▶ **YOUR GOAL**
Tally every line in the entries below that holds "default", then give only the total.

PROVIDED MATERIAL: Begin

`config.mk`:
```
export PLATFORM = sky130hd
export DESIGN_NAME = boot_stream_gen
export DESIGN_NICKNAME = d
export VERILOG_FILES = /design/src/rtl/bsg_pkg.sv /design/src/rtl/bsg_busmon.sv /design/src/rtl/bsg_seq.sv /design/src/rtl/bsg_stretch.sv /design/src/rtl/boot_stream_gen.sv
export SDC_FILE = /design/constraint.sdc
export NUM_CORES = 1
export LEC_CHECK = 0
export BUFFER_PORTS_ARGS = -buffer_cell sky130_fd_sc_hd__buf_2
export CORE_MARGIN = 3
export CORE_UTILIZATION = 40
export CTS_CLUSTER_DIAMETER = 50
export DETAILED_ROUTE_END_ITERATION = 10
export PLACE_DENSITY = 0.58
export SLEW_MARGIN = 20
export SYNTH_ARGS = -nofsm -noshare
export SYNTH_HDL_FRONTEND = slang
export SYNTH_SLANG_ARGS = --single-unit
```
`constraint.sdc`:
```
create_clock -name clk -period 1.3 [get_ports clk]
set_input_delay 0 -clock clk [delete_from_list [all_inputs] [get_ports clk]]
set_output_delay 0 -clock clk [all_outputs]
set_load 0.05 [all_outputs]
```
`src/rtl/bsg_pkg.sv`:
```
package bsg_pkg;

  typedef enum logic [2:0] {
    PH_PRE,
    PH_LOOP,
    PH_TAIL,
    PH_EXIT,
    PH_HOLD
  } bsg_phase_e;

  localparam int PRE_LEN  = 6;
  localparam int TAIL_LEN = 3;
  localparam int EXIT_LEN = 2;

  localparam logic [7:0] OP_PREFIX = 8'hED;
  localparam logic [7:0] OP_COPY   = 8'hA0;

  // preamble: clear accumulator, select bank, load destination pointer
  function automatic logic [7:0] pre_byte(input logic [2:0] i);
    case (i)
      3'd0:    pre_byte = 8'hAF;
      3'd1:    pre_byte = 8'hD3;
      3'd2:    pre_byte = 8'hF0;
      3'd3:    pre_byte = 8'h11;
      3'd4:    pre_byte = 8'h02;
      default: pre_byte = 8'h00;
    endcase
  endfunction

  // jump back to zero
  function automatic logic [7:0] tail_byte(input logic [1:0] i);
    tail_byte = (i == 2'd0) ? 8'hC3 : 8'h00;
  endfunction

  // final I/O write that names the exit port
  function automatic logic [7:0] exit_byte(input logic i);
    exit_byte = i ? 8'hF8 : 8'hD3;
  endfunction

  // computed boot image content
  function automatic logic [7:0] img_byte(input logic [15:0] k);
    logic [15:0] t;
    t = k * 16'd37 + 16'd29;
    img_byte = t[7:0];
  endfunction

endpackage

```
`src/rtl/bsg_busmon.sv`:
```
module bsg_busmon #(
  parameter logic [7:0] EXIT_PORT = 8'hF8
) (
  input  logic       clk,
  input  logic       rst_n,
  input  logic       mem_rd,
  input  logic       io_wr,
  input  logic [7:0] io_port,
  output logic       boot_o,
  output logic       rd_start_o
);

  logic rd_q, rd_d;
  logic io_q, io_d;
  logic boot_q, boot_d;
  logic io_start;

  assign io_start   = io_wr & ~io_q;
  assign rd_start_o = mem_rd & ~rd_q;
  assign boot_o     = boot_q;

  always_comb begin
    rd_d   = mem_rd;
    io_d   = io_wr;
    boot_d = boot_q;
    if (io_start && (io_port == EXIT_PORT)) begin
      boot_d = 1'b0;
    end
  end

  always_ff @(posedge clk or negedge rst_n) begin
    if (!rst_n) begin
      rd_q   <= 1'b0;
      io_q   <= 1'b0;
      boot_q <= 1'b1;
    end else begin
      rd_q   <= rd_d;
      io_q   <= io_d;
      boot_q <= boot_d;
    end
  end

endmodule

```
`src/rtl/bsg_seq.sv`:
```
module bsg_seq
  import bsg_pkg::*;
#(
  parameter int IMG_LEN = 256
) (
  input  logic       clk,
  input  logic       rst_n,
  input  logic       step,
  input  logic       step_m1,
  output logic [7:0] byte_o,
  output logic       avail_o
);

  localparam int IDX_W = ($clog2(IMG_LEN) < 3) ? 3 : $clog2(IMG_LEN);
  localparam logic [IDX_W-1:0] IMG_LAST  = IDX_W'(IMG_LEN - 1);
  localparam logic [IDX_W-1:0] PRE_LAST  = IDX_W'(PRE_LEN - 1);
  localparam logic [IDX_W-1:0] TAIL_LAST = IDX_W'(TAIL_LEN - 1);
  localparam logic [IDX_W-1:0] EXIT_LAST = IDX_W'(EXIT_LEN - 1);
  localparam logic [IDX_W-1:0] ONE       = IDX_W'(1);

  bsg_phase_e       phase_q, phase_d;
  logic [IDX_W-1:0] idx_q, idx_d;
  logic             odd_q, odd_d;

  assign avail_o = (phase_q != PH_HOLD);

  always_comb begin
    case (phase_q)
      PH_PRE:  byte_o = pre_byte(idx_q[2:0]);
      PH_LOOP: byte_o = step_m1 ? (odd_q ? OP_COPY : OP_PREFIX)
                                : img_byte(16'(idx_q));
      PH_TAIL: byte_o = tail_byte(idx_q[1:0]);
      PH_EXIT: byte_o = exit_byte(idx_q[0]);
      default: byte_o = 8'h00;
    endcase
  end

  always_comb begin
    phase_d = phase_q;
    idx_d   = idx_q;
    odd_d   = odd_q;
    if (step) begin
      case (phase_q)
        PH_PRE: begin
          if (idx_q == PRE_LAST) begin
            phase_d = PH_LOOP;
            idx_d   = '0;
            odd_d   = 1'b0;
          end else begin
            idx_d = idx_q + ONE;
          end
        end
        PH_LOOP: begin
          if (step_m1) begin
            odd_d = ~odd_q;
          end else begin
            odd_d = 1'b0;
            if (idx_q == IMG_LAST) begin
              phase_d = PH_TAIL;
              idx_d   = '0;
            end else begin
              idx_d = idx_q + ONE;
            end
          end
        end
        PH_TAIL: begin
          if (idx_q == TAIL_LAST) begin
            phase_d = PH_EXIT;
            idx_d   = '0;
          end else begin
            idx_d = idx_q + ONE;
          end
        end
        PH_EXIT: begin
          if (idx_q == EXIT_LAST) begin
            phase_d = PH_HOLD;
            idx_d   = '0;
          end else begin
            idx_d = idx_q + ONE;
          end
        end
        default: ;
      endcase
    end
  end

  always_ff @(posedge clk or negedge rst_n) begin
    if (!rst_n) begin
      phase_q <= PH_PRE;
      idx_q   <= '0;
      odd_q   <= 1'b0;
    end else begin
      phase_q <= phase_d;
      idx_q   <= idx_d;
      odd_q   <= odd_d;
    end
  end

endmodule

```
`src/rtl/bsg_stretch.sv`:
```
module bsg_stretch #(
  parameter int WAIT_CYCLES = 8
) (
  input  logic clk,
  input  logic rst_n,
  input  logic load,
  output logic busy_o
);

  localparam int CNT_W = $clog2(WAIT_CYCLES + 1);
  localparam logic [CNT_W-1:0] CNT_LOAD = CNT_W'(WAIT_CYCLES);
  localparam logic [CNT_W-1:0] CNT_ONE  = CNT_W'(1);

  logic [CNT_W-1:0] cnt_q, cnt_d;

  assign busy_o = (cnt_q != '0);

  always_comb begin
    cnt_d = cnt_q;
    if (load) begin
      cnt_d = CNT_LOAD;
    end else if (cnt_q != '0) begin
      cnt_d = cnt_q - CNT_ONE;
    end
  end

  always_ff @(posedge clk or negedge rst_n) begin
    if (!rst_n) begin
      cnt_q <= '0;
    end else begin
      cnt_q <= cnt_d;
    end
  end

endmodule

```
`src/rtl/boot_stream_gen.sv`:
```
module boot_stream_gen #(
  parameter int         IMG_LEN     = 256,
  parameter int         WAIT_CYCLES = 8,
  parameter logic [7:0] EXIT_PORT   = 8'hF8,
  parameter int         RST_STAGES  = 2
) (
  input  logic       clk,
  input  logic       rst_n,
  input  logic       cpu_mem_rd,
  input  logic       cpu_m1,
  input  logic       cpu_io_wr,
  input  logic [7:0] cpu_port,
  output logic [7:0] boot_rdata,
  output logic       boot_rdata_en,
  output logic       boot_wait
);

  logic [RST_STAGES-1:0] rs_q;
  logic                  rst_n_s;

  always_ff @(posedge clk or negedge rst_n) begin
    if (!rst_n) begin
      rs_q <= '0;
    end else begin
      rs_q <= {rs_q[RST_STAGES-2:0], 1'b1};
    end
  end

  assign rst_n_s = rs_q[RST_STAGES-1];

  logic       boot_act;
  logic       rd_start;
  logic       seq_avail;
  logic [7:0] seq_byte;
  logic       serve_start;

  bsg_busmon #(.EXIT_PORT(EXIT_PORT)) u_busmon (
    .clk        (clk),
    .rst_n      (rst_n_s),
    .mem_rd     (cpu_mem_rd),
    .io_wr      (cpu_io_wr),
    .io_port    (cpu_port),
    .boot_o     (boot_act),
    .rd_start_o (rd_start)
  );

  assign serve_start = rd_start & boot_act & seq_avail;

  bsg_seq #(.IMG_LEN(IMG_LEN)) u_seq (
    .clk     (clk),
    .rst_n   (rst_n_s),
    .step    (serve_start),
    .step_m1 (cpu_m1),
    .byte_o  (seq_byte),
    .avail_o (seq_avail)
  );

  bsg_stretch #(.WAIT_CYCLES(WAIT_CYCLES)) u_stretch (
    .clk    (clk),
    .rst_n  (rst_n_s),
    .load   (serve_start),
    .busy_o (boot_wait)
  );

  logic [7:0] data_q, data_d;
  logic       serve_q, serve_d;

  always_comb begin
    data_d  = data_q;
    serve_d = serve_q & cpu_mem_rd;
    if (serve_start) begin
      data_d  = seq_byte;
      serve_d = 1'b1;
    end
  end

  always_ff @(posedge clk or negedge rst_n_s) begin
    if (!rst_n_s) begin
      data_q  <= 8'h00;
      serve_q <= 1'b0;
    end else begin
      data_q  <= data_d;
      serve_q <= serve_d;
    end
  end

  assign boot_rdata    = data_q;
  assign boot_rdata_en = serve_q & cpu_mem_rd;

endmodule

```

PROVIDED MATERIAL: End

▶ **WRITTEN SOLUTION**
3